Minimum GHG emissions and energy consumption of U.S. PET and polyolefin packaging supply chains in a circular economy

Abstract

There is a wide agreement on the urgency of transforming linear management of plastics towards a circular economy model. However, no clear pathways exist as to required recycling technologies involved and system-wide environmental impacts. This study explores such pathways in the U.S. for the most commonly used packaging plastics through a combination of mechanical and emerging advanced recycling technologies. A system optimization model aimed at minimizing environmental impacts was developed to determine optimal end-of-life (EOL) management and locations of existing and emerging U.S. recycling infrastructures. Our study includes material flows from virgin resin production through semi-manufacturing processes to existing EOL disposal and recycling processes.
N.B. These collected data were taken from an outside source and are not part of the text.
`src/rtl/fft_cmul_seq_if.sv`:
```
// fft_cmul_seq_if: upstream, multiplier and downstream signals of the complex-multiply sequencer.
// Latency: none, wiring only.
// Backpressure: carries in_valid/in_ready and out_valid/out_ready handshakes unchanged.
interface fft_cmul_seq_if #(
  parameter int DW = 12,
  parameter int PW = 24
);
  // Upstream transaction: one complex sample plus one twiddle
  logic                 in_valid;
  logic                 in_ready;
  logic signed [DW-1:0] x_re;
  logic signed [DW-1:0] x_im;
  logic signed [DW-1:0] w_re;
  logic signed [DW-1:0] w_im;
  // Shared Booth multiplier
  logic                 mul_en;
  logic signed [DW-1:0] mul_a;
  logic signed [DW-1:0] mul_b;
  logic signed [PW-1:0] mul_result;
  logic                 mul_rdy;
  // Downstream result
  logic                 out_valid;
  logic                 out_ready;
  logic signed [DW-1:0] out_re;
  logic signed [DW-1:0] out_im;

  // Sequencer side
  modport slave (
    input  in_valid, x_re, x_im, w_re, w_im,
    output in_ready,
    output mul_en, mul_a, mul_b,
    input  mul_result, mul_rdy,
    output out_valid, out_re, out_im,
    input  out_ready
  );

  // Environment side: upstream source, multiplier and downstream sink
  modport master (
    output in_valid, x_re, x_im, w_re, w_im,
    input  in_ready,
    input  mul_en, mul_a, mul_b,
    output mul_result, mul_rdy,
    input  out_valid, out_re, out_im,
    output out_ready
  );
endinterface

```
`src/rtl/fft_cmul_seq.sv`:
```
// fft_cmul_seq: x*w complex multiply issued as four real products on a shared multiplier.
// Latency: out_valid 4*(L+1)+1 cycles after accept for multiplier latency L; one transaction in flight.
// Backpressure: result and in_ready=0 held until out_ready; CMUL_SAT_EN selects saturation over wrap.
module fft_cmul_seq #(
  parameter int DW   = 12,
  parameter int PW   = 24,
  parameter int FRAC = 11
) (
  input  logic          clk,
  input  logic          rst_n,
  fft_cmul_seq_if.slave bus
);

  localparam int AW = PW + 1;
  localparam logic signed [AW-1:0] RND = AW'(1) << (FRAC - 1);
`ifdef CMUL_SAT_EN
  localparam logic signed [AW-1:0] SAT_MAX = AW'((1 << (DW - 1)) - 1);
  localparam logic signed [AW-1:0] SAT_MIN = AW'(-(1 << (DW - 1)));
`endif

  typedef enum logic [1:0] {S_IDLE, S_ISSUE, S_WAIT, S_OUT} state_t;

  state_t               r_state;
  logic [1:0]           r_k;
  logic signed [DW-1:0] r_x_re, r_x_im, r_w_re, r_w_im;
  logic signed [AW-1:0] r_acc_re, r_acc_im;
  logic                 r_in_ready, r_mul_en, r_out_valid;
  logic signed [DW-1:0] r_mul_a, r_mul_b, r_out_re, r_out_im;

  logic signed [AW-1:0] w_p, w_acc_re_nxt, w_acc_im_nxt;
  logic signed [DW-1:0] w_src_x_re, w_src_x_im, w_src_w_re, w_src_w_im;
  logic signed [DW-1:0] w_nxt_a, w_nxt_b;
  logic [1:0]           w_nxt_k;

  // Round half up at the Q1.11 point, then saturate or wrap to DW bits
  function automatic logic signed [DW-1:0] round_res(input logic signed [AW-1:0] acc);
    logic signed [AW-1:0] q;
    q = (acc + RND) >>> FRAC;
`ifdef CMUL_SAT_EN
    if (q > SAT_MAX) begin
      q = SAT_MAX;
    end else if (q < SAT_MIN) begin
      q = SAT_MIN;
    end
`endif
    return DW'(q);
  endfunction

  // Accumulator update for the returning product: re gets +xr*wr -xi*wi, im gets both cross terms
  always_comb begin
    w_p          = {bus.mul_result[PW-1], bus.mul_result};
    w_acc_re_nxt = r_acc_re;
    w_acc_im_nxt = r_acc_im;
    case (r_k)
      2'd0:    w_acc_re_nxt = r_acc_re + w_p;
      2'd1:    w_acc_re_nxt = r_acc_re - w_p;
      default: w_acc_im_nxt = r_acc_im + w_p;
    endcase
  end

  // Operand pair for the next issue: IDLE takes the incoming sample at k=0, WAIT the latched one at k+1
  always_comb begin
    w_src_x_re = r_x_re;
    w_src_x_im = r_x_im;
    w_src_w_re = r_w_re;
    w_src_w_im = r_w_im;
    w_nxt_k    = r_k + 2'd1;
    if (r_state == S_IDLE) begin
      w_src_x_re = bus.x_re;
      w_src_x_im = bus.x_im;
      w_src_w_re = bus.w_re;
      w_src_w_im = bus.w_im;
      w_nxt_k    = 2'd0;
    end
    w_nxt_a = w_src_x_re;
    w_nxt_b = w_src_w_re;
    case (w_nxt_k)
      2'd0: begin
        w_nxt_a = w_src_x_re;
        w_nxt_b = w_src_w_re;
      end
      2'd1: begin
        w_nxt_a = w_src_x_im;
        w_nxt_b = w_src_w_im;
      end
      2'd2: begin
        w_nxt_a = w_src_x_re;
        w_nxt_b = w_src_w_im;
      end
      default: begin
        w_nxt_a = w_src_x_im;
        w_nxt_b = w_src_w_re;
      end
    endcase
  end

  // Sequencer FSM; every output is a register so mul_en is a clean one-cycle pulse in ISSUE
  always_ff @(posedge clk or negedge rst_n) begin
    if (!rst_n) begin
      r_state     <= S_IDLE;
      r_k         <= 2'd0;
      r_x_re      <= '0;
      r_x_im      <= '0;
      r_w_re      <= '0;
      r_w_im      <= '0;
      r_acc_re    <= '0;
      r_acc_im    <= '0;
      r_in_ready  <= 1'b1;
      r_mul_en    <= 1'b0;
      r_mul_a     <= '0;
      r_mul_b     <= '0;
      r_out_valid <= 1'b0;
      r_out_re    <= '0;
      r_out_im    <= '0;
    end else begin
      r_mul_en <= 1'b0;
      case (r_state)
        S_IDLE: begin
          if (bus.in_valid) begin
            r_x_re     <= bus.x_re;
            r_x_im     <= bus.x_im;
            r_w_re     <= bus.w_re;
            r_w_im     <= bus.w_im;
            r_acc_re   <= '0;
            r_acc_im   <= '0;
            r_k        <= 2'd0;
            r_mul_a    <= w_nxt_a;
            r_mul_b    <= w_nxt_b;
            r_mul_en   <= 1'b1;
            r_in_ready <= 1'b0;
            r_state    <= S_ISSUE;
          end
        end
        S_ISSUE: begin
          r_state <= S_WAIT;
        end
        S_WAIT: begin
          if (bus.mul_rdy) begin
            r_acc_re <= w_acc_re_nxt;
            r_acc_im <= w_acc_im_nxt;
            if (r_k == 2'd3) begin
              r_out_re    <= round_res(w_acc_re_nxt);
              r_out_im    <= round_res(w_acc_im_nxt);
              r_out_valid <= 1'b1;
              r_state     <= S_OUT;
            end else begin
              r_k      <= w_nxt_k;
              r_mul_a  <= w_nxt_a;
              r_mul_b  <= w_nxt_b;
              r_mul_en <= 1'b1;
              r_state  <= S_ISSUE;
            end
          end
        end
        S_OUT: begin
          if (bus.out_ready) begin
            r_out_valid <= 1'b0;
            r_in_ready  <= 1'b1;
            r_state     <= S_IDLE;
          end
        end
        default: r_state <= S_IDLE;
      endcase
    end
  end

  assign bus.in_ready  = r_in_ready;
  assign bus.mul_en    = r_mul_en;
  assign bus.mul_a     = r_mul_a;
  assign bus.mul_b     = r_mul_b;
  assign bus.out_valid = r_out_valid;
  assign bus.out_re    = r_out_re;
  assign bus.out_im    = r_out_im;

endmodule
```
`src/flat_wrapper.sv`:
```
// flat-port wrapper written by rule: the top's interface ports become plain ports
module fft_cmul_seq_flat 
#(
  parameter int DW   = 12,
  parameter int PW   = 24,
  parameter int FRAC = 11
)
  (clk, rst_n, bus_in_valid, bus_x_re, bus_x_im, bus_w_re, bus_w_im, bus_in_ready, bus_mul_en, bus_mul_a, bus_mul_b, bus_mul_result, bus_mul_rdy, bus_out_valid, bus_out_re, bus_out_im, bus_out_ready);
  fft_cmul_seq_if #(.DW(DW), .PW(PW)) bus_i ();
  input  logic clk;
  input  logic rst_n;
  input wire logic [$bits(bus_i.in_valid)-1:0] bus_in_valid;
  input wire logic [$bits(bus_i.x_re)-1:0] bus_x_re;
  input wire logic [$bits(bus_i.x_im)-1:0] bus_x_im;
  input wire logic [$bits(bus_i.w_re)-1:0] bus_w_re;
  input wire logic [$bits(bus_i.w_im)-1:0] bus_w_im;
  output wire logic [$bits(bus_i.in_ready)-1:0] bus_in_ready;
  output wire logic [$bits(bus_i.mul_en)-1:0] bus_mul_en;
  output wire logic [$bits(bus_i.mul_a)-1:0] bus_mul_a;
  output wire logic [$bits(bus_i.mul_b)-1:0] bus_mul_b;
  input wire logic [$bits(bus_i.mul_result)-1:0] bus_mul_result;
  input wire logic [$bits(bus_i.mul_rdy)-1:0] bus_mul_rdy;
  output wire logic [$bits(bus_i.out_valid)-1:0] bus_out_valid;
  output wire logic [$bits(bus_i.out_re)-1:0] bus_out_re;
  output wire logic [$bits(bus_i.out_im)-1:0] bus_out_im;
  input wire logic [$bits(bus_i.out_ready)-1:0] bus_out_ready;
  assign bus_i.in_valid = bus_in_valid;
  assign bus_i.x_re = bus_x_re;
  assign bus_i.x_im = bus_x_im;
  assign bus_i.w_re = bus_w_re;
  assign bus_i.w_im = bus_w_im;
  assign bus_in_ready = bus_i.in_ready;
  assign bus_mul_en = bus_i.mul_en;
  assign bus_mul_a = bus_i.mul_a;
  assign bus_mul_b = bus_i.mul_b;
  assign bus_i.mul_result = bus_mul_result;
  assign bus_i.mul_rdy = bus_mul_rdy;
  assign bus_out_valid = bus_i.out_valid;
  assign bus_out_re = bus_i.out_re;
  assign bus_out_im = bus_i.out_im;
  assign bus_i.out_ready = bus_out_ready;
  fft_cmul_seq #(.DW(DW), .PW(PW), .FRAC(FRAC)) u_core (.clk(clk), .rst_n(rst_n), .bus(bus_i));
endmodule
```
An optimized circular plastics packaging system achieved greenhouse gas (GHG) emission savings of up to 28% and cumulative energy demand (CED) savings of up to 46%, compared to the linear economy. Moreover, these savings of GHG emissions and CED impacts represent a reduction of 0.16% and 0.49% compared to annual U.S. GHG emissions and energy consumption in 2022, respectively. The optimal recycling rates and systems-level circularity ranged from 78–99% and 57–75%, respectively. Increased energy savings led to increased GHG emissions showing a potential trade-off between GHG emissions and energy. Analysis of 40 scenarios showed the importance of material collection distances, blend limit of mechanically recycled resins, process yields, and mandated recycling rates for achieving a sustainable circular economy of plastics.